Viterbo, 22 agosto 2026 – Rischiano di essere un’arma spuntata contro il degrado, le telecamere di ultima generazione installate al Sacrario al posto delle giganesche e antiestetiche torri faro. Seppur dotate di funzioni all’avanguardia rispetto alle comuni videocamere, come il riconoscimento facciale, la capacità di distinguere un uomo a terra, una rissa, e quella di intervenire via audio, ad oggi sono ampiamente sottoutilizzate. “L’impianto è funzionante, ma non registra”, ha detto l’assessore Emanuele Aronne nel consiglio comunale dedicato alle interrogazioni, in risposta alla consigliera comunale, Francesca Sanna (PD) che ha chiesto, appunto, perché le telecamere non funzionassero. Per metterle in uso, infatti, serve “la firma del patto della sicurezza integrata con la Prefettura”, che ad oggi ancora non c’è. L’assessore Aronne ha spiegato anche il perché: “Era necessario effettuare prima il collaudo dell’impianto che è collegato ad altri parcheggi”. Step compiuto di recente. Ora, dunque, si può procedere con la firma del patto. Al momento, però, la Polizia municipale è impegnata su un altro fronte, sempre riguardo alla videosorveglianza. La riqualificazione della torre civica ha imposto, infatti, la rimozione del ripetitore a cui erano collegate numerosissime telecamere, soprattutto quelle installate al centro storico. In questi giorni il dispositivo, con l’ausilio della municipale, sarebbe stato smontato e montato in un altro punto meno impattante sull’estetica della torre che si prepara all’apertura al pubblico, una volta terminato il cantiere della sua riqualificazione. Ma, anche con la firma del protocollo con la Prefettura, le telecamere intelligenti del Sacrario “saranno utilizzate al 50%” ha spiegato ancora Aronne. Le funzioni più all’avanguardia e sofisticate che potrebbero fare la differenza in un’area sottoposta a continui episodi di microcriminalità, degrado e allarme sociale, come, appunto, il riconoscimento facciale, per ora non potranno essere attivate poiché, secondo la normativa italiana, sconfinerebbero nel terreno minato della privacy.
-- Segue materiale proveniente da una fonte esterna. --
<file path="src/sv/haar_modwt_decompose_defines.svh">
// haar_modwt_decompose_defines.svh
// Assertion macros for the Haar MODWT block; they expect clk and rst in scope.
// No other dependencies.
`ifndef HAAR_MODWT_DECOMPOSE_DEFINES_SVH
`define HAAR_MODWT_DECOMPOSE_DEFINES_SVH
`ifndef ASSERT_OFF
`define HMD_ASSERT(lbl, prop, msg) \
  lbl: assert property (@(posedge clk) disable iff (rst) prop) else $error(msg);
`define HMD_ASSERT_RST(lbl, prop, msg) \
  lbl: assert property (@(posedge clk) prop) else $error(msg);
`else
`define HMD_ASSERT(lbl, prop, msg)
`define HMD_ASSERT_RST(lbl, prop, msg)
`endif
`endif

</file>
<file path="src/sv/hmd_pkg.sv">
// hmd_pkg.sv
// Shared constants, codes and types of the Haar MODWT block.
// No dependencies.
`timescale 1ns / 1ps

package hmd_pkg;

  localparam int MAX_LEN_DEF     = 1024;
  localparam int MAX_LEVELS_DEF  = 10;
  localparam int SAMPLE_BITS_DEF = 16;

  localparam int ADDR_W   = 3;
  localparam int DATA_W   = 32;
  localparam int LEVELS_W = 4;
  localparam int ROW_W    = 4;
  localparam int POS_W    = 10;

  // register select is paddr[2]
  localparam logic REG_LEVELS = 1'b0;

  typedef enum logic [1:0] {
    STAT_OK     = 2'd0,
    STAT_LEVELS = 2'd1,
    STAT_RANGE  = 2'd2,
    STAT_DROP   = 2'd3
  } status_t;

  typedef enum logic {
    OP_LOAD = 1'b0,
    OP_READ = 1'b1
  } op_t;

  typedef enum logic [3:0] {
    ST_IDLE,
    ST_RDWAIT,
    ST_START,
    ST_LVL_A,
    ST_LVL_B,
    ST_LVL_DIFF,
    ST_LVL_SUM,
    ST_CP_RD,
    ST_CP_WR
  } state_t;

  typedef struct packed {
    status_t               status;
    logic [LEVELS_W-1:0]   levels_used;
  } res_t;

endpackage

</file>
<file path="src/sv/hmd_skid.sv">
// hmd_skid.sv
// Output register plus one skid entry for result transfers.
// Depends on hmd_pkg.
`timescale 1ns / 1ps

module hmd_skid
  import hmd_pkg::*;
#(
  parameter int SB = SAMPLE_BITS_DEF
) (
  input  logic          clk,
  input  logic          rst,
  input  logic          res_fire,
  input  logic [SB-1:0] res_value,
  input  res_t          res,
  input  logic          out_stall,
  output logic          out_valid,
  output logic [SB-1:0] out_value,
  output res_t          out_res,
  output logic          full
);

  logic          skid_valid;
  logic [SB-1:0] skid_value;
  res_t          skid_res;
  logic          out_free;

  assign out_free = !out_valid || !out_stall;
  assign full     = skid_valid;

  always_ff @(posedge clk) begin
    if (rst) begin
      out_valid  <= 1'b0;
      skid_valid <= 1'b0;
    end else if (out_free) begin
      out_valid  <= skid_valid || res_fire;
      skid_valid <= skid_valid && res_fire;
    end else if (res_fire) begin
      skid_valid <= 1'b1;
    end
  end

  always_ff @(posedge clk) begin
    if (out_free) begin
      if (skid_valid) begin
        out_value  <= skid_value;
        out_res    <= skid_res;
        skid_value <= res_value;
        skid_res   <= res;
      end else if (res_fire) begin
        out_value <= res_value;
        out_res   <= res;
      end
    end else if (res_fire) begin
      skid_value <= res_value;
      skid_res   <= res;
    end
  end

endmodule

</file>
<file path="config.mk">
export PLATFORM = sky130hd
export DESIGN_NAME = hmd_skid
export DESIGN_NICKNAME = d
export VERILOG_FILES = /design/src/sv/haar_modwt_decompose_defines.svh /design/src/sv/hmd_pkg.sv /design/src/sv/hmd_skid.sv
export SDC_FILE = /design/constraint.sdc
export NUM_CORES = 1
export LEC_CHECK = 0
export ABC_AREA = 1
export BUFFER_PORTS_ARGS = -buffer_cell sky130_fd_sc_hd__buf_2
export CAP_MARGIN = 15
export CORE_ASPECT_RATIO = 1.1
export CORE_MARGIN = 2
export CORE_UTILIZATION = 54
export CTS_CLUSTER_SIZE = 30
export DETAILED_ROUTE_END_ITERATION = 8
export HOLD_SLACK_MARGIN = 0.1
export PLACE_DENSITY = 0.83
export SETUP_SLACK_MARGIN = 0.02
export SYNTH_ARGS = -nofsm -noshare
export SYNTH_HDL_FRONTEND = slang
export SYNTH_SLANG_ARGS = --single-unit
</file>
<file path="constraint.sdc">
create_clock -name clk -period 4.5 [get_ports clk]
set_input_delay 0.225 -clock clk [delete_from_list [all_inputs] [get_ports clk]]
set_output_delay 0.225 -clock clk [all_outputs]
set_load 0.03 [all_outputs]
</file>
==> results.md, run 1 <==
- Post-synthesis sequential area ratio: 0.787
- CP Launch Type: flip-flop
- Hold Crit Depth: 3
- Post-Synthesis Cells: 130
- Root buffer cell: clkbuf_4
- Post-CTS sizing: 0
- Setup Skew: 9.50 ps
- Antenna-violating nets left: 0
- Area growth syn-to-layout: 32.7%
- Maximum VDD drop: 0.250 mV
- Hold path startpoint: res_fire
- Worst hold path class: primary input to flip-flop
- Fmax: 532 MHz
- Row Count: 21
- Minimum clock period: 1880 ps
- Synth Register Bits: 46
- Clock sinks: 46
- Initial Util: 0.567
- Worst hold endpoint: full
- Gpl congestion: between 0.7 and 0.8
- Syn Area/Cell: 13.3 sq um
- Grt ovf: 0
- Yosys warning total: 0
- Vias in the first global route: 1,191
- Clock slew at reported path FFs: approximately 130 ps
- Final nets: 232
- Critical Path AT: between 1500 and 2000 ps
- FF-to-FF path depth: 3
- CTS Buf Count: 5
- Clk_lat worst skew: 360 ps
- Relative slew slack: 0.395
- Layout cells sized above 1: 0.285
- Mapped cell area: 1730 sq um
- Hold Buf Count CTS: 23
- R2r startpoint: full
- Vias: 1,201
- Pins Over Slew Limit: 0
- Fill cells: 209
- Pre-Repair DR Iteration Count: 5
- DRT iter0 DRCs: 48
- # diodes: 0
- Leak Pwr: 0.960 nW
- Vias per cell: 4.98
- Die W: 58.0 um
- Setup crit end kind: flip-flop
- Final hold vios: 0
- Die height: roughly 63 um
- Remaining DRCs: 0
- R2R Path End: skid_value[6]
- First-pass GRT wire length: 5430 um
- CTS tree: yes
- Overall die area: 3670 sq um
- Average wire per standard cell: about 14 um
- Pre-CTS setup slack: about 2600 ps
- Antenna violations before repair: 0
- Setup bufs post-CTS: 0
- IO Pins: 50
- Most frequent cells in the layout: buf_2, edfxtp_1, nand2_1
- Reg2Reg Setup Slack: 2620 ps
- Core Box Area: 3050 sq um
- Critical path type: flip-flop to flip-flop
- Final WL: 3390 um
- CTS H-Tree Depth: 2
- Largest net degree at the start of global routing: 49
- Most common cell after layout, fill and taps aside: buf_2
- IO Port Bufs: 49
- Critical Path RT: 4490 ps
- Power Density: 351 nW/um^2
- Library cells used by synthesis: 12
- Worst-Margin Slew: just over 900 ps
- Final Cycle Share: 0.418
- Final setup vio count: 0
- Clock Path Buffers: 2
- RSZ-0062 raised after global routing: false
- Number of max-cap violations: 0
- Hold WS: 176 ps
- Post-route setup slack: 2620 ps
- CP max FO: 48
- Post-DP HPWL: 2110 um
- Final setup TNS: 0 ps
- Syn nets: 156
- Status: finished, final reports clean
- Total GRT Usage: 0.207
Il quadro legislativo, tuttavia, starebbe facendo ampi passi avanti verso uno sdoganamento di queste funzioni più avanzate, soprattutto in considerazione del crescente allarme sociale e dell’insicurezza nei centri urbani.
LE NUOVE TELECAMERE
Intanto prosegue l’installazione di nuove telecamere in città, per aumentare la copertura del territorio urbano. Le ultime sono state finanziate da fondi ministeriali. Installate dici telecamere su sette siti. Due in Piazzale Cotral, due a San Martino, una a piazza XX Settembre, una al Sacrario dietro al monumento dei caduti, una in piazza della Trinità, una in via San Pellegrino all’ingresso da piazza San Carluccio, due a piazza Campo Boio. La copertura, dunque, del territorio si fa sempre più capillare. Ma la svolta arriverà con la messa a terra del progetto “Sentinel” che metterà in atto una vera e propria rivoluzione tecnologica della sala operativa del comando della polizia locale, ad oggi piuttosto datata, che consentirà di gestire in modo più rapido e puntuale il reticolo degli innumerevoli occhi puntati sulla città. Al momento, infatti, ogni telecamera è collegata a un monitor, gestirle tutte, separatamente, ed estrarre singoli episodi dalle tante ore di registrato, diventa un’impresa titanica. Con la nuova sala operativa, non sarà più così.